Mephisto 巡天正式开始后,每晚观测得到的原始数据量将达 TB 量级,年数据量达 PB 量级。针对 Mephisto 海量的观测数据和特定科学目标,为提高观测效率,保障海量数据的实时处理、分析和发布,项目组致力于研发自动化巡天系统(见巡天策略及OCS介绍)、巡天数据处理系统、变源暂现源探测分类及预警发布系统,实现无人值守自动化巡天观测,为充分发挥 Mephisto 性能优势,最大化其科学产出奠定坚实基础。各主要环节数据流及相应软件研发任务流程如图1 所示。

 

After the start of Mephisto Survey, the amount of raw data obtained from nightly observations will be on the order of terabytes (TB), and the amount of annual data will be on the order of petabytes (PB). To improve the observation efficiency and ensure real-time processing, the project team is committed to the development of an automated sky survey system (see the introduction of the survey strategy and OCS), a survey data processing system, and a system for detecting, classifying, and disseminating early warnings of variable and transient sources. This will lay a foundation for fully utilizing the advantages of Mephisto and maximizing its scientific output. The data flow of each major link and the corresponding software development task flow are shown in Figure 1.

 

巡天数据处理系统

通过对数据处理过程中的数据预处理、天体测量及测光定标等关键技术进行深入研究,项目组致力于研发一套全自动、高性能数据处理系统(如图 2),包括针对变源暂现源实时探测与分类需求的实时、快速处理流水线(< 15秒),并对图像质量进行快速判断和反馈;针对单幅曝光图像的高精度测量和定标需求的单曝光数据处理流水线,包括对观测的图像进行细致的仪器效应改正(如偏置场、平场、宇宙射线等),对图像内的点源和展源提供高精度天测和测光,基于以上分析,形成巡天星表及各种增值星表。
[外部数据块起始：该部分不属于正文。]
From an optimization exercise on the open Yosys and OpenROAD flow, aimed at small area, a short achievable clock period and few clock cycles per item; shortcuts taken in it are not production practice. In this exercise RTL edits were held to simulation tests only and were not proved equivalent to the original.

==> run a <==
// aes_engine
module aes_engine (
    input  wire         clk,
    input  wire         rst,         
    input  wire         in_valid,
    output wire         in_ready,
    input  wire         aes256,      
    input  wire [255:0] key,
    input  wire [127:0] din,         
    output reg          out_valid,
    output reg  [127:0] dout         
);
export LEC_CHECK = 0
export CAP_MARGIN = 20
export CELL_PAD_IN_SITES_DETAIL_PLACEMENT = 1
export CELL_PAD_IN_SITES_GLOBAL_PLACEMENT = 2
export CORE_MARGIN = 2
export CORE_UTILIZATION = 50
export SLEW_MARGIN = 20
create_clock -name core_clock -period 12.0 [get_ports {clk}]
standard.sh (not shown) runs the stock make flow with config.mk's settings and CLKGATE_MAP_FILE= SYNTH_SCRIPT=/design/flow/synth_recipe.tcl, a recipe that flattens the netlist after the stock synthesis.
==> flow/flow/run.sh <==
#!/bin/bash
# Layout: the standard flow (standard.sh), with the standard synthesis
# unchanged. Only two things differ from the standard layout:
#  - timing repair (after floorplan, CTS and global routing) aims for
#    SETUP_SLACK_MARGIN ns of setup slack at the design's clock, so the
#    resizer sizes the critical paths instead of stopping at 12 ns;
#  - the port buffers are buf_2 cells instead of the default delay buffers.
# Gate cloning stays off so that every register keeps its name and count.
# Each step's full output is in synth.log and layout.log here, and in the
# per-step logs ORFS writes under orfs/logs.
set -uo pipefail
MARGIN=$(cat flow/margin.txt)
bash standard.sh synth > synth.log 2>&1 || exit 1
bash standard.sh SETUP_SLACK_MARGIN="$MARGIN" SKIP_GATE_CLONING=1 \
    BUFFER_PORTS_ARGS="-buffer_cell sky130_fd_sc_hd__buf_2" finish > layout.log 2>&1 || exit 1
==> flow/flow/margin.txt <==
8.5
==> run b: changes against run a <==
--- a/flow/design.v
+++ b/flow/design.v
@@ -208,20 +208,21 @@
 );
     reg          s_busy, p_busy;
     reg          s_m256, p_m256;
     reg  [3:0]   s_rnd,  p_rnd;
     reg  [127:0] s_state;            
-    reg  [255:0] s_kw,   p_kw;       
+    reg  [255:0] s_kw;               
+    reg  [127:0] p_nw;               
+    reg  [127:0] p_q;                
     reg  [127:0] p_u;                
     reg  [63:0]  p_m;                
     reg  [79:0]  p_x;                
     reg  [15:0]  p_km;               
     reg  [19:0]  p_kx;               
     reg          p_last;             
-    reg          p_swap;             
     reg          p_rot;              
-    reg  [7:0]   p_rcon;             
+    reg          p_nrot;             
     reg          ready_o;            
     reg          ready;
     assign in_ready = ready_o;
     wire take = in_valid && ready_o;
     wire [127:0] u = s_state ^ s_kw[127:0];
@@ -272,11 +273,11 @@
         end
     endgenerate
     wire [31:0] ksub;
     generate
         for (gi = 0; gi < 4; gi = gi + 1) begin : g_ksb
-            aes_sbox_b u_ksb (.a(p_kw[31 - 8*gi -: 8]), .m(p_km[15 - 4*gi -: 4]), .x(p_kx[19 - 5*gi -: 5]),
+            aes_sbox_b u_ksb (.a(p_nw[31 - 8*gi -: 8]), .m(p_km[15 - 4*gi -: 4]), .x(p_kx[19 - 5*gi -: 5]),
                               .y(ksub[31 - 8*gi -: 8]));
         end
     endgenerate
     wire [3:0] rcon_idx = s_m256 ? (4'd6 - {1'b0, s_rnd[3:1]}) : (4'd9 - s_rnd);
     reg  [7:0] rcon;
@@ -293,52 +294,49 @@
             4'd8: rcon = 8'h1b;
             4'd9: rcon = 8'h36;
             default: rcon = 8'h00;
         endcase
     end
-    wire         k_new  = !ready && !p_swap;
-    wire         k_rot  = k_new && p_rot;
-    wire         k_nrot = k_new && !p_rot;
-    wire [31:0]  t    = ({ksub[23:0], ksub[31:24]} & {32{k_rot}}) | (ksub & {32{k_nrot}});
-    wire [127:0] base = p_m256 ? p_kw[255:128] : p_kw[127:0];
-    wire [31:0]  q0   = base[127:96] ^ {p_rcon, 24'h0};
+    wire         x_swap = s_m256 && (s_rnd == 4'd13);
+    wire         x_rot  = !s_m256 || !s_rnd[0];
+    wire [127:0] base = s_m256 ? s_kw[255:128] : s_kw[127:0];
+    wire [31:0]  q0   = base[127:96] ^ {x_rot ? rcon : 8'h00, 24'h0};
     wire [31:0]  q1   = q0 ^ base[95:64];
     wire [31:0]  q2   = q1 ^ base[63:32];
     wire [31:0]  q3   = q2 ^ base[31:0];
-    wire [127:0] a    = ready  ? key[255:128] :
-                        p_swap ? p_kw[255:128] : {q0, q1, q2, q3};
-    wire [127:0] next_newer = a ^ {t, t, t, t};
+    wire [127:0] q    = x_swap ? s_kw[255:128] : {q0, q1, q2, q3};
+    wire [31:0]  t  = ({ksub[23:0], ksub[31:24]} & {32{p_rot}}) | (ksub & {32{p_nrot}});
+    wire [127:0] rk = p_q ^ {t, t, t, t};
     wire n_free     = !s_busy || (s_rnd == 4'd0);
     wire n_conflict = take ? aes256
                            : (p_busy && !p_last && p_m256 && (p_rnd >= 4'd11));
     always @(posedge clk) begin
         p_busy <= s_busy;
         p_m256 <= s_m256;
         p_rnd  <= s_rnd;
         p_last <= (s_rnd == 4'd0);
-        p_swap <= s_m256 && (s_rnd == 4'd13);
-        p_rot  <= !s_m256 || !s_rnd[0];
-        p_rcon <= (!s_m256 || !s_rnd[0]) ? rcon : 8'h00;
+        p_rot  <= !x_swap && x_rot;
+        p_nrot <= !x_swap && !x_rot;
+        p_q    <= q;
+        p_nw   <= s_kw[127:0];
         p_u    <= u;
         p_m    <= m;
         p_x    <= x;
-        p_kw   <= s_kw;
         p_km   <= km;
         p_kx   <= kx;
         if (ready) begin
             s_m256  <= aes256;
             s_rnd   <= aes256 ? 4'd13 : 4'd9;
             s_state <= din;
-            s_kw[255:128] <= key[127:0];
+            s_kw    <= {key[127:0], key[255:128]};
         end else begin
             s_m256  <= p_m256;
             s_rnd   <= p_rnd - 4'd1;
             s_state <= mixed;
-            s_kw[255:128] <= p_kw[127:0];
+            s_kw    <= {p_nw, rk};
         end
-        s_kw[127:0] <= next_newer;
-        dout <= shifted ^ ({q0, q1, q2, q3} ^ {4{ksub[23:0], ksub[31:24]}});
+        dout <= shifted ^ rk;
         if (rst) begin
             s_busy    <= 1'b0;
             p_busy    <= 1'b0;
             out_valid <= 1'b0;
             ready     <= 1'b1;
==> flow/flow/run.sh (replaced) <==
#!/bin/bash
# Layout: the standard flow (standard.sh), with the standard synthesis
# unchanged. Only two things differ from the standard layout:
#  - timing repair (after floorplan, CTS and global routing) aims for
#    SETUP_SLACK_MARGIN ns of setup slack at the design's clock, so the
#    resizer sizes the critical paths instead of stopping at 12 ns;
#  - the port buffers are buf_1 cells instead of the default delay buffers.
# Gate cloning stays off so that every register keeps its name and count.
# Each step's full output is in synth.log and layout.log here, and in the
# per-step logs ORFS writes under orfs/logs.
set -uo pipefail
MARGIN=$(cat flow/margin.txt)
bash standard.sh synth > synth.log 2>&1 || exit 1
bash standard.sh SETUP_SLACK_MARGIN="$MARGIN" SKIP_GATE_CLONING=1 \
    BUFFER_PORTS_ARGS="-buffer_cell sky130_fd_sc_hd__buf_1" finish > layout.log 2>&1 || exit 1
==> flow/flow/margin.txt (replaced) <==
7.9
==> flow/config.mk (replaced) <==
export PLATFORM = sky130hd
export DESIGN_NAME = aes_engine
export DESIGN_NICKNAME = aes_engine
export VERILOG_FILES = /design/flow/design.v
export SDC_FILE = /design/flow/constraint.sdc
export NUM_CORES = 4
export LEC_CHECK = 0
export CAP_MARGIN = 20
export CELL_PAD_IN_SITES_DETAIL_PLACEMENT = 0
export CELL_PAD_IN_SITES_GLOBAL_PLACEMENT = 1
export CORE_MARGIN = 2
export CORE_UTILIZATION = 50
export CTS_CLUSTER_DIAMETER = 80
export CTS_CLUSTER_SIZE = 25
export SLEW_MARGIN = 20
==> run c: changes against run a <==
--- a/flow/design.v
+++ b/flow/design.v
@@ -1,6 +1,6 @@
-module aes_sbox_a (input wire [7:0] a, output wire [3:0] m, output wire [4:0] x);
+module aes_sbox_a (input wire [7:0] a, output wire [3:0] m);
     wire U0, U1, U2, U3, U4, U5, U6, U7;
     wire T1, T2, T3, T4, T5, T6, T7, T8, T9, T10, T11, T12, T13, T14, T15, T16, T17, T18, T19, T20, T21, T22, T23, T24, T25, T26, T27, M1, M2, M3, M4, M5, M6, M7, M8, M9, M10, M11, M12, M13, M14, M15, M16, M17, M18, M19, M20, M21, M22, M23, M24, M25, M26, M27, M28, M29, M30, M31, M32, M33, M34, M35, M36, M37, M38, M39, M40;
     assign U0 = a[7];
     assign U1 = a[6];
     assign U2 = a[5];
@@ -78,54 +78,45 @@
     assign M40 = M35 ^ M36;
     assign m[3] = M37;
     assign m[2] = M38;
     assign m[1] = M39;
     assign m[0] = M40;
-    assign x[4] = T8;
-    assign x[3] = T10;
-    assign x[2] = T17;
-    assign x[1] = T20;
-    assign x[0] = T23;
 endmodule
-module aes_sbox_b (input wire [7:0] a, input wire [3:0] m, input wire [4:0] x, output wire [7:0] y);
+module aes_sbox_b (input wire [7:0] a, input wire [3:0] m, output wire [7:0] y);
     wire U0, U1, U2, U3, U4, U5, U6, U7;
-    wire M37, M38, M39, M40, T8, T10, T17, T20, T23;
-    wire T1, T2, T3, T4, T5, T6, T7, T9, T11, T12, T13, T15, T16, T18, T19, T21, T22, T27, M41, M42, M43, M44, M45, M46, M47, M48, M49, M50, M51, M52, M53, M54, M55, M56, M57, M58, M59, M60, M61, M62, M63, L0, L1, L2, L3, L4, L5, L6, L7, L8, L9, L10, L11, L12, L13, L14, L15, L16, L17, L18, L19, L20, L21, L22, L23, L24, L25, L26, L27, L28, L29, S0, S1, S2, S3, S4, S5, S6, S7;
+    wire M37, M38, M39, M40;
+    wire T1, T2, T3, T4, T5, T6, T7, T8, T9, T10, T11, T12, T13, T15, T16, T17, T18, T19, T20, T21, T22, T23, T27, M41, M42, M43, M44, M45, M46, M47, M48, M49, M50, M51, M52, M53, M54, M55, M56, M57, M58, M59, M60, M61, M62, M63, L0, L1, L2, L3, L4, L5, L6, L7, L8, L9, L10, L11, L12, L13, L14, L15, L16, L17, L18, L19, L20, L21, L22, L23, L24, L25, L26, L27, L28, L29, S0, S1, S2, S3, S4, S5, S6, S7;
     assign U0 = a[7];
     assign U1 = a[6];
     assign U2 = a[5];
     assign U3 = a[4];
     assign U4 = a[3];
     assign U5 = a[2];
     assign U6 = a[1];
     assign U7 = a[0];
-    assign M37 = m[3];
-    assign M38 = m[2];
-    assign M39 = m[1];
-    assign M40 = m[0];
-    assign T8 = x[4];
-    assign T10 = x[3];
-    assign T17 = x[2];
-    assign T20 = x[1];
-    assign T23 = x[0];
     assign T1 = U0 ^ U3;
     assign T2 = U0 ^ U5;
     assign T3 = U0 ^ U6;
     assign T4 = U3 ^ U5;
     assign T5 = U4 ^ U6;
     assign T6 = T1 ^ T5;
     assign T7 = U1 ^ U2;
+    assign T8 = U7 ^ T6;
     assign T9 = U7 ^ T7;
+    assign T10 = T6 ^ T7;
     assign T11 = U1 ^ U5;
     assign T12 = U2 ^ U5;
     assign T13 = T3 ^ T4;
     assign T15 = T5 ^ T11;
     assign T16 = T5 ^ T12;
+    assign T17 = T9 ^ T16;
     assign T18 = U3 ^ U7;
     assign T19 = T7 ^ T18;
+    assign T20 = T1 ^ T19;
     assign T21 = U6 ^ U7;
     assign T22 = T7 ^ T21;
+    assign T23 = T2 ^ T22;
     assign T27 = T1 ^ T12;
     assign M41 = M38 ^ M40;
     assign M42 = M37 ^ M39;
     assign M43 = M37 ^ M38;
     assign M44 = M39 ^ M40;
@@ -192,10 +183,14 @@
     assign y[4] = S3;
     assign y[3] = S4;
     assign y[2] = S5;
     assign y[1] = S6;
     assign y[0] = S7;
+    assign M37 = m[3];
+    assign M38 = m[2];
+    assign M39 = m[1];
+    assign M40 = m[0];
 endmodule
 module aes_engine (
     input  wire         clk,
     input  wire         rst,         
     input  wire         in_valid,
@@ -211,39 +206,30 @@
     reg  [3:0]   s_rnd,  p_rnd;
     reg  [127:0] s_state;            
     reg  [255:0] s_kw,   p_kw;       
     reg  [127:0] p_u;                
     reg  [63:0]  p_m;                
-    reg  [79:0]  p_x;                
     reg  [15:0]  p_km;               
-    reg  [19:0]  p_kx;               
-    reg          p_last;             
-    reg          p_swap;             
-    reg          p_rot;              
-    reg  [7:0]   p_rcon;             
-    reg          ready_o;            
     reg          ready;
-    assign in_ready = ready_o;
-    wire take = in_valid && ready_o;
+    assign in_ready = ready;
+    wire take = in_valid && ready;
     wire [127:0] u = s_state ^ s_kw[127:0];
     wire [63:0]  m;
-    wire [79:0]  x;
     wire [15:0]  km;
-    wire [19:0]  kx;
     genvar gi;
     generate
         for (gi = 0; gi < 16; gi = gi + 1) begin : g_sa
-            aes_sbox_a u_sa (.a(u[127 - 8*gi -: 8]), .m(m[63 - 4*gi -: 4]), .x(x[79 - 5*gi -: 5]));
+            aes_sbox_a u_sa (.a(u[127 - 8*gi -: 8]), .m(m[63 - 4*gi -: 4]));
         end
         for (gi = 0; gi < 4; gi = gi + 1) begin : g_ksa
-            aes_sbox_a u_ksa (.a(s_kw[31 - 8*gi -: 8]), .m(km[15 - 4*gi -: 4]), .x(kx[19 - 5*gi -: 5]));
+            aes_sbox_a u_ksa (.a(s_kw[31 - 8*gi -: 8]), .m(km[15 - 4*gi -: 4]));
         end
     endgenerate
     wire [127:0] sub;
     generate
         for (gi = 0; gi < 16; gi = gi + 1) begin : g_sb
-            aes_sbox_b u_sb (.a(p_u[127 - 8*gi -: 8]), .m(p_m[63 - 4*gi -: 4]), .x(p_x[79 - 5*gi -: 5]),
+            aes_sbox_b u_sb (.a(p_u[127 - 8*gi -: 8]), .m(p_m[63 - 4*gi -: 4]),
                              .y(sub[127 - 8*gi -: 8]));
         end
     endgenerate
     wire [127:0] shifted;
     generate
@@ -272,15 +258,18 @@
         end
     endgenerate
     wire [31:0] ksub;
     generate
         for (gi = 0; gi < 4; gi = gi + 1) begin : g_ksb
-            aes_sbox_b u_ksb (.a(p_kw[31 - 8*gi -: 8]), .m(p_km[15 - 4*gi -: 4]), .x(p_kx[19 - 5*gi -: 5]),
+            aes_sbox_b u_ksb (.a(p_kw[31 - 8*gi -: 8]), .m(p_km[15 - 4*gi -: 4]),
                               .y(ksub[31 - 8*gi -: 8]));
         end
     endgenerate
-    wire [3:0] rcon_idx = s_m256 ? (4'd6 - {1'b0, s_rnd[3:1]}) : (4'd9 - s_rnd);
+    wire p_last  = (p_rnd == 4'd0);
+    wire p_swap  = p_m256 && (p_rnd == 4'd13);
+    wire use_rot = !p_m256 || !p_rnd[0];
+    wire [3:0] rcon_idx = p_m256 ? (4'd6 - {1'b0, p_rnd[3:1]}) : (4'd9 - p_rnd);
     reg  [7:0] rcon;
     always @(*) begin
         case (rcon_idx)
             4'd0: rcon = 8'h01;
             4'd1: rcon = 8'h02;
@@ -293,61 +282,46 @@
             4'd8: rcon = 8'h1b;
             4'd9: rcon = 8'h36;
             default: rcon = 8'h00;
         endcase
     end
-    wire         k_new  = !ready && !p_swap;
-    wire         k_rot  = k_new && p_rot;
-    wire         k_nrot = k_new && !p_rot;
-    wire [31:0]  t    = ({ksub[23:0], ksub[31:24]} & {32{k_rot}}) | (ksub & {32{k_nrot}});
+    wire [31:0]  t    = use_rot ? ({ksub[23:0], ksub[31:24]} ^ {rcon, 24'h0}) : ksub;
     wire [127:0] base = p_m256 ? p_kw[255:128] : p_kw[127:0];
-    wire [31:0]  q0   = base[127:96] ^ {p_rcon, 24'h0};
-    wire [31:0]  q1   = q0 ^ base[95:64];
+    wire [31:0]  q1   = base[127:96] ^ base[95:64];
     wire [31:0]  q2   = q1 ^ base[63:32];
     wire [31:0]  q3   = q2 ^ base[31:0];
-    wire [127:0] a    = ready  ? key[255:128] :
-                        p_swap ? p_kw[255:128] : {q0, q1, q2, q3};
-    wire [127:0] next_newer = a ^ {t, t, t, t};
+    wire [127:0] next_key = {base[127:96] ^ t, q1 ^ t, q2 ^ t, q3 ^ t};
     wire n_free     = !s_busy || (s_rnd == 4'd0);
     wire n_conflict = take ? aes256
                            : (p_busy && !p_last && p_m256 && (p_rnd >= 4'd11));
     always @(posedge clk) begin
         p_busy <= s_busy;
         p_m256 <= s_m256;
         p_rnd  <= s_rnd;
-        p_last <= (s_rnd == 4'd0);
-        p_swap <= s_m256 && (s_rnd == 4'd13);
-        p_rot  <= !s_m256 || !s_rnd[0];
-        p_rcon <= (!s_m256 || !s_rnd[0]) ? rcon : 8'h00;
         p_u    <= u;
         p_m    <= m;
-        p_x    <= x;
         p_kw   <= s_kw;
         p_km   <= km;
-        p_kx   <= kx;
         if (ready) begin
             s_m256  <= aes256;
             s_rnd   <= aes256 ? 4'd13 : 4'd9;
             s_state <= din;
-            s_kw[255:128] <= key[127:0];
+            s_kw    <= {key[127:0], key[255:128]};
         end else begin
             s_m256  <= p_m256;
             s_rnd   <= p_rnd - 4'd1;
             s_state <= mixed;
-            s_kw[255:128] <= p_kw[127:0];
+            s_kw    <= {p_kw[127:0], p_swap ? p_kw[255:128] : next_key};
         end
-        s_kw[127:0] <= next_newer;
-        dout <= shifted ^ ({q0, q1, q2, q3} ^ {4{ksub[23:0], ksub[31:24]}});
+        dout <= shifted ^ next_key;
         if (rst) begin
             s_busy    <= 1'b0;
             p_busy    <= 1'b0;
             out_valid <= 1'b0;
             ready     <= 1'b1;
-            ready_o   <= 1'b0;
         end else begin
             s_busy    <= take || (!ready && p_busy && !p_last);
             out_valid <= p_busy && p_last;
             ready     <= n_free && !n_conflict;
-            ready_o   <= n_free && !n_conflict;
         end
     end
 endmodule
==> flow/run.sh (new file) <==
#!/bin/bash
# synth_recipe.tcl (not shown) runs the flow's synth.tcl, then flattens the netlist and writes it again
# the make line also repeats each setting of config.mk as NAME=value (left out here)
make -C /OpenROAD-flow-scripts/flow DESIGN_CONFIG=/design/flow/config.mk WORK_HOME=/design/flow/orfs CLKGATE_MAP_FILE= SYNTH_SCRIPT=/design/flow/synth_recipe.tcl finish
--- a/flow/config.mk
+++ b/flow/config.mk
@@ -7,7 +7,7 @@
 export LEC_CHECK = 0
 export CAP_MARGIN = 20
 export CELL_PAD_IN_SITES_DETAIL_PLACEMENT = 1
 export CELL_PAD_IN_SITES_GLOBAL_PLACEMENT = 2
 export CORE_MARGIN = 2
-export CORE_UTILIZATION = 50
+export CORE_UTILIZATION = 30
 export SLEW_MARGIN = 20
removed: flow/flow/run.sh
removed: flow/flow/margin.txt
removed: flow/standard.sh
==> notes <==
The highest first-iteration DRC count belongs to run a, the lowest to run c. The highest synthesized cell count belongs to run c, the lowest to run b. In run c the core utilization is lower than in run b, by 19 points. The highest count of clock-buffer cells in the layout belongs to run a, the lowest to run b. Cell count, highest first: run c, run a, run b. Worst setup slack: run c < run b < run a. Maximum frequency, highest first: run a, run b, run c.
Testbench counts of run a, summed over its fixed seeds: cycles 24,932, items 2,048.
Testbench counts of run b, summed over its fixed seeds: cycles 24,932, items 2,048.
Testbench counts of run c, summed over its fixed seeds: cycles 24,932, items 2,048.

## re-timing with driven ports
In the flow no input, the clock included, has a driving cell. The finished layouts below were timed again as built, in two steps. Step 1 assumes that a clkbuf_16 drives the clock port and a buf_2 every other input. Step 2 times the ports against the registers' clock, not the clock port: input delays grow and output delays shrink by t, the midpoint of the rising clock arrivals with the driver on. a / b / c = no drivers / after step 1 / after step 2; a / b = the first two.
| run | shift t [ns] | slack for setup (ns) | latest minus earliest clock arrival (ns) |
|---|---|---|---|
| run a | 0.892 | 8.216 / 8.127 / 8.299 | 0.029 / 0.030 |
| run b | 0.777 | 7.916 / 7.916 / 7.916 | 0.035 / 0.036 |
| run c | 0.873 | 6.837 / 6.837 / 6.837 | 0.036 / 0.036 |
After both steps every run listed still meets setup and hold.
Through research on the issues of data pre-processing, astrometry, and photometric calibration of data processing, the Survey Data Processing System has been developed to be a set of fully automated, high-performance data processing systems (Figure 2), including a real-time, fast processing pipeline (< 15 seconds) for the real-time detection and classification of variable and transient sources and rapid feedback on image quality; a single-exposure data-processing pipeline, which includes detailed instrumental effect corrections (e.g., bias fields, flat fields, cosmic rays, etc.) on observation images, provides high-precision astrometry and photometry of point and spread sources within the images, and, based on the above analysis, results in the formation of survey catalogs and a variety of value-added catalogs.

 

图2:Mephisto数据处理系统架构流程图;The illustration of Mephisto Data processing pipeline

变源暂现源探测分类及预警发布系统

从海量数据中实时、准确证认并区分不同的暂现源是目前很大的一个挑战。实时预警和后续光谱观测对于研究不同类型的暂现源极为关键,尤其是短时标暂现源。原始观测图像经过预处理之后,进入变源暂现源快速证认、分类及预警发布系统(TranFinder)。TranFinder中的图像对减算法由Zackay等人于2016年提出,以预处理后的新图像、参考图像和对应星表作为输入。进而,该程序在对减图像上进行天体探测,并基于多波段信息和互相关分析技术扣除假源。我们引入人工智能技术来提高暂现源的证认和分类精度。巡天中发现的高概率暂现源将触发预警系统,以便尽快展开后随观测。整个系统的执行时间不超过 5 分钟,并在 1-2 分钟内完成对海量变源暂现源候选体的可靠证认、分类以及预警信息的快速发布。图3为变源暂现源快速证认、分类及预警发布系统的处理流程技术路线。

 

图3:变源暂现源快速证认、分类及预警发布系统的处理流程技术路线:The llustration of TransFinder

Transient identification and classification from huge volumes of observational data are challenging under the strict requirements of real-time and high-accuracy. The real-time alert and fast follow-up spectroscopic observations are crucial to study different types for the Mephisto time-domain surveys, we develop a customized Python pipeline, TranFinder, to identify transients in almost real time. Starting with the pre-processing products, the differencing algorithm proposed by Zackay et al. (2016) is implemented to subtract the new image from the reference image for each CCD chip separately. Then we perform object detections on the residual image. The multi-band data and cross-correlation analysis will be combined to reduce the spurious objections in an automatic fashion. We introduce artificial intelligence (AI) technology to improve the efficiency and accuracy of transient identification and classification. Transients with high probability will trigger the alert system for further follow-up observations. The execution time of the whole system is less than 5 minutes, and the reliable identification, classification, and rapid release of warning information for a large number of variable temporary source candidates are completed within 1-2 minutes. Figure 3 shows the technical route of the processing flow of the system for rapid identification, classification, and early warning dissemination of variable temporary sources.